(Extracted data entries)
-- -- --

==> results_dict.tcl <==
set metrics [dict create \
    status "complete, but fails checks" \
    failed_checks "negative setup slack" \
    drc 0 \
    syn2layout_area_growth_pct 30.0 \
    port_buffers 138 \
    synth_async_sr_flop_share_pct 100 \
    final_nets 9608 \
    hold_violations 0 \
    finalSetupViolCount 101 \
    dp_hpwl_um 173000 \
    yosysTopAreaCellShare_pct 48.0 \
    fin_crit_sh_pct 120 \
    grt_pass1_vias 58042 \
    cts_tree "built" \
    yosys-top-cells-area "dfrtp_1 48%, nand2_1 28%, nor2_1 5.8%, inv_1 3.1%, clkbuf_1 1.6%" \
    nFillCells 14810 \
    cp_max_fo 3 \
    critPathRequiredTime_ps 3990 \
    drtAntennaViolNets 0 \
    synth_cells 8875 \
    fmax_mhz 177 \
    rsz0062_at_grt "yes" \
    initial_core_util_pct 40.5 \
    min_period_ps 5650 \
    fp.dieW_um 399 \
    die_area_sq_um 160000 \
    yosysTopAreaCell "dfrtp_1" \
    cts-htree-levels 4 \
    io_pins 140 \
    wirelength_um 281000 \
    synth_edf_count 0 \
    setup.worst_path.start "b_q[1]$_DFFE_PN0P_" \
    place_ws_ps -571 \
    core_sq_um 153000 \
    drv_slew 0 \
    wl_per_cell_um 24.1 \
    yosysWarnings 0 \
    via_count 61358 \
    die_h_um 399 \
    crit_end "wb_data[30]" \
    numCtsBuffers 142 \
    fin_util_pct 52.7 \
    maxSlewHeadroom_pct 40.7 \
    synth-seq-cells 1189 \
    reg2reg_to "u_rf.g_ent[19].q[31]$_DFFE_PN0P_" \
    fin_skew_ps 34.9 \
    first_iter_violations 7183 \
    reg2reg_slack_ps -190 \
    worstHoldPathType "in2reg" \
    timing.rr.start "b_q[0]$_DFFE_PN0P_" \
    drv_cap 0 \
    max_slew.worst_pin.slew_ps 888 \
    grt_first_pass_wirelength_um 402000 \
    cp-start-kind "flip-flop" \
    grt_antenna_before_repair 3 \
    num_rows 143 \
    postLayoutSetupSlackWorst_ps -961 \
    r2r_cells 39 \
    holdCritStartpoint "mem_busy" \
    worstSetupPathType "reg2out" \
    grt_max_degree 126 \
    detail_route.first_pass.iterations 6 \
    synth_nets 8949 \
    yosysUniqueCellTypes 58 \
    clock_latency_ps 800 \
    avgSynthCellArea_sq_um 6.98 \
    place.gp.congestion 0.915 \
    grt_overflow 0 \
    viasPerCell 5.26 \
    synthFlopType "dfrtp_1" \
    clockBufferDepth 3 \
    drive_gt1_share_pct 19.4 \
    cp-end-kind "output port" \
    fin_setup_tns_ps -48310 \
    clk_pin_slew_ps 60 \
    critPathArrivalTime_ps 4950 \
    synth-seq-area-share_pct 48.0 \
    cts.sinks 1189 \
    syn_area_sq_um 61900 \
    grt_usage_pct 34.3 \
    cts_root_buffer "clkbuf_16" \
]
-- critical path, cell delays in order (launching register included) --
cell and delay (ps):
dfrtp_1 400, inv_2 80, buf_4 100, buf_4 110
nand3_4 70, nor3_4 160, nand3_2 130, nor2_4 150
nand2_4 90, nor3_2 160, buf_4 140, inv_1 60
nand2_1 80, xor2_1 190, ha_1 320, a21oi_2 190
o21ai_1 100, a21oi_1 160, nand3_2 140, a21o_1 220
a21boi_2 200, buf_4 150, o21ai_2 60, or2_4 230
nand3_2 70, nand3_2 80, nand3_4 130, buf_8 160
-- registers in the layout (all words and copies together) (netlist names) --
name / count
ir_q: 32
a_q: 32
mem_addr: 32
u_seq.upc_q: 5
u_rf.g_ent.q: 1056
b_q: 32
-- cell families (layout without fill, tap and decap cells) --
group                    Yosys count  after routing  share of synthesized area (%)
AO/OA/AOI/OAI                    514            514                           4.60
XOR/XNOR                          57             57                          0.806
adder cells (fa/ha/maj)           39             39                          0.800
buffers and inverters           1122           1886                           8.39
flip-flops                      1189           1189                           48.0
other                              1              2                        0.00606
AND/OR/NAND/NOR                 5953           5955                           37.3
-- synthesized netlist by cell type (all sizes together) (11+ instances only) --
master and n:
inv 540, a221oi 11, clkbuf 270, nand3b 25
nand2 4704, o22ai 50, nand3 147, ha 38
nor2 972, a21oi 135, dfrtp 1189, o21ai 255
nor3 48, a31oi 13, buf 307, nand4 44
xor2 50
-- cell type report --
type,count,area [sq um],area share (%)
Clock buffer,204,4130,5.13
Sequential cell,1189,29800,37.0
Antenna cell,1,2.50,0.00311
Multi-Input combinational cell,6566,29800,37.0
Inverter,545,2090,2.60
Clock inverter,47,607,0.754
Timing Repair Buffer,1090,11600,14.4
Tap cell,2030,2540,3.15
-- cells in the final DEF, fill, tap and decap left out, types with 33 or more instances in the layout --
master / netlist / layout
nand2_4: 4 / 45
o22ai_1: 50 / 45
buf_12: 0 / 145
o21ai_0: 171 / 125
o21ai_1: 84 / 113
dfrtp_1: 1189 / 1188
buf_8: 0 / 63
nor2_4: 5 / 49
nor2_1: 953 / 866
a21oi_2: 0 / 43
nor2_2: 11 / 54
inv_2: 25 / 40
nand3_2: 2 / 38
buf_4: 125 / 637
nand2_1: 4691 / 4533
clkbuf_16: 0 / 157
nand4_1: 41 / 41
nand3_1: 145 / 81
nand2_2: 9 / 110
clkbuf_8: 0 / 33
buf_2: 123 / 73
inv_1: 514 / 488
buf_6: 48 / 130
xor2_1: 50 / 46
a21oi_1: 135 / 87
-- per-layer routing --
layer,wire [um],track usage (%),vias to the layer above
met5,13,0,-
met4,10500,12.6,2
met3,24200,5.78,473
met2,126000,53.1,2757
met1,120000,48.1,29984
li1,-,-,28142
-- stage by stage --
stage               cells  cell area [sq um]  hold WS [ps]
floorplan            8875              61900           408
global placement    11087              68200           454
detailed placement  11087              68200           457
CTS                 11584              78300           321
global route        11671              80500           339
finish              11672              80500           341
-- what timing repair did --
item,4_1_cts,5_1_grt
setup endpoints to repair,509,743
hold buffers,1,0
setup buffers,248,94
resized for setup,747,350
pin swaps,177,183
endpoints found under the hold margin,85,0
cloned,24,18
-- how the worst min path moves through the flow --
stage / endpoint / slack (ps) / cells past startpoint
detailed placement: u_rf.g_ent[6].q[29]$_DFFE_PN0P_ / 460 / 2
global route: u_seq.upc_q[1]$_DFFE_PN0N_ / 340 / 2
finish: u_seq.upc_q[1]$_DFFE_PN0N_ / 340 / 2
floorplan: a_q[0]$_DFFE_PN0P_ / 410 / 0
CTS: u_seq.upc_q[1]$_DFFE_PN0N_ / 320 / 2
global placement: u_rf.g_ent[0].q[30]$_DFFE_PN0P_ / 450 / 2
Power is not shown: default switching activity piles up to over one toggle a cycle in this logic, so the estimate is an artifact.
--- src/rtl/fcls_alu_pkg.sv ---
package fcls_alu_pkg;

  typedef enum logic [1:0] {
    CLS_UPPER   = 2'b00,
    CLS_SETLESS = 2'b01,
    CLS_ARITH   = 2'b10,
    CLS_LOGIC   = 2'b11
  } fcls_class_e;

  typedef enum logic [1:0] {
    LF_AND = 2'b00,
    LF_OR  = 2'b01,
    LF_XOR = 2'b10,
    LF_NOR = 2'b11
  } fcls_logic_e;

endpackage

--- src/rtl/fcls_addsub.sv ---
module fcls_addsub #(
  parameter int W = 32
) (
  input  logic [W-1:0] a,
  input  logic [W-1:0] b,
  input  logic         sub,
  output logic [W-1:0] sum,
  output logic         sovf,
  output logic         less
);
  localparam int MSB = W - 1;

  logic [W-1:0] b_eff;

  always_comb begin
    b_eff = sub ? ~b : b;
    sum   = a + b_eff + {{(W-1){1'b0}}, sub};
    // signed overflow: like-signed inputs giving an unlike-signed sum
    sovf  = (a[MSB] == b_eff[MSB]) && (sum[MSB] != a[MSB]);
    // sign of the difference, corrected when it overflowed
    less  = sum[MSB] ^ sovf;
  end
endmodule

--- src/rtl/fcls_logic.sv ---
module fcls_logic #(
  parameter int W = 32
) (
  input  logic [W-1:0] a,
  input  logic [W-1:0] b,
  input  logic [1:0]   fn,
  output logic [W-1:0] y
);
  import fcls_alu_pkg::*;

  always_comb begin
    unique case (fcls_logic_e'(fn))
      LF_AND:  y = a & b;
      LF_OR:   y = a | b;
      LF_XOR:  y = a ^ b;
      default: y = ~(a | b);
    endcase
  end
endmodule

--- src/rtl/fcls_select.sv ---
module fcls_select #(
  parameter int W = 32
) (
  input  logic [1:0]   cls,
  input  logic [W-1:0] b,
  input  logic [W-1:0] arith,
  input  logic         arith_ovf,
  input  logic         less,
  input  logic [W-1:0] logic_y,
  output logic [W-1:0] res,
  output logic         ovf
);
  import fcls_alu_pkg::*;

  localparam int HALF = W / 2;

  always_comb begin
    ovf = 1'b0;
    unique case (fcls_class_e'(cls))
      CLS_UPPER:   res = {b[HALF-1:0], {(W-HALF){1'b0}}};
      CLS_SETLESS: res = {{(W-1){1'b0}}, less};
      CLS_ARITH: begin
        res = arith;
        ovf = arith_ovf;
      end
      default:     res = logic_y;
    endcase
  end
endmodule

--- src/rtl/fcls_alu.sv ---
module fcls_alu #(
  parameter int W = 32
) (
  input  logic         clk,
  input  logic         rst_n,
  input  logic         in_valid,
  output logic         in_ready,
  input  logic [W-1:0] opa,
  input  logic [W-1:0] opb,
  input  logic         sub_sel,
  input  logic [1:0]   logic_sel,
  input  logic [1:0]   class_sel,
  output logic         out_valid,
  input  logic         out_ready,
  output logic [W-1:0] result,
  output logic         zero,
  output logic         ovf
);
  import fcls_alu_pkg::*;

  logic [W-1:0] sum_w, logic_w, res_w;
  logic         sovf_w, less_w, ovf_w;
  logic         in_fire;
  logic [1:0]   cls_q;

  fcls_addsub #(.W(W)) u_addsub (
    .a(opa), .b(opb), .sub(sub_sel),
    .sum(sum_w), .sovf(sovf_w), .less(less_w)
  );

  fcls_logic #(.W(W)) u_logic (
    .a(opa), .b(opb), .fn(logic_sel), .y(logic_w)
  );

  fcls_select #(.W(W)) u_select (
    .cls(class_sel), .b(opb), .arith(sum_w), .arith_ovf(sovf_w),
    .less(less_w), .logic_y(logic_w), .res(res_w), .ovf(ovf_w)
  );

  assign in_ready = !out_valid || out_ready;
  assign in_fire  = in_valid && in_ready;

  always_ff @(posedge clk) begin
    if (!rst_n) begin
      out_valid <= 1'b0;
    end else if (in_ready) begin
      out_valid <= in_valid;
    end
  end

  always_ff @(posedge clk) begin
    if (in_fire) begin
      result <= res_w;
      zero   <= (res_w == '0);
      ovf    <= ovf_w;
      cls_q  <= class_sel;
    end
  end

  // an empty output register never blocks the producer
  assert_ready_when_empty_R8: assert property (@(posedge clk) disable iff (!rst_n)
    !out_valid |-> in_ready);

  // a stalled result holds its place and value
  assert_hold_stable_R9: assert property (@(posedge clk) disable iff (!rst_n)
    (out_valid && !out_ready) |=> (out_valid && $stable(result) && $stable(zero) && $stable(ovf)));

  // overflow only for the arithmetic class
  assert_no_overflow_R3: assert property (@(posedge clk) disable iff (!rst_n)
    (out_valid && cls_q != CLS_ARITH) |-> !ovf);

  // set-less results are a single bit
  assert_setless_bit_R6: assert property (@(posedge clk) disable iff (!rst_n)
    (out_valid && cls_q == CLS_SETLESS) |-> (result[W-1:1] == '0));

  // upper-immediate results have a clear low half
  assert_upper_low_clear_R5: assert property (@(posedge clk) disable iff (!rst_n)
    (out_valid && cls_q == CLS_UPPER) |-> (result[W/2-1:0] == '0));

  // zero flag agrees with the delivered word
  assert_zero_flag_R7: assert property (@(posedge clk) disable iff (!rst_n)
    out_valid |-> (zero == (result == '0)));

  // nothing valid while held in reset
  assert_reset_empty_R10: assert property (@(posedge clk)
    !rst_n |=> !out_valid);
endmodule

-- -- --

> WHAT THIS TASK INVOLVES
Nothing but a number is wanted: how many lines in the records above include "kind".

> ANSWER
2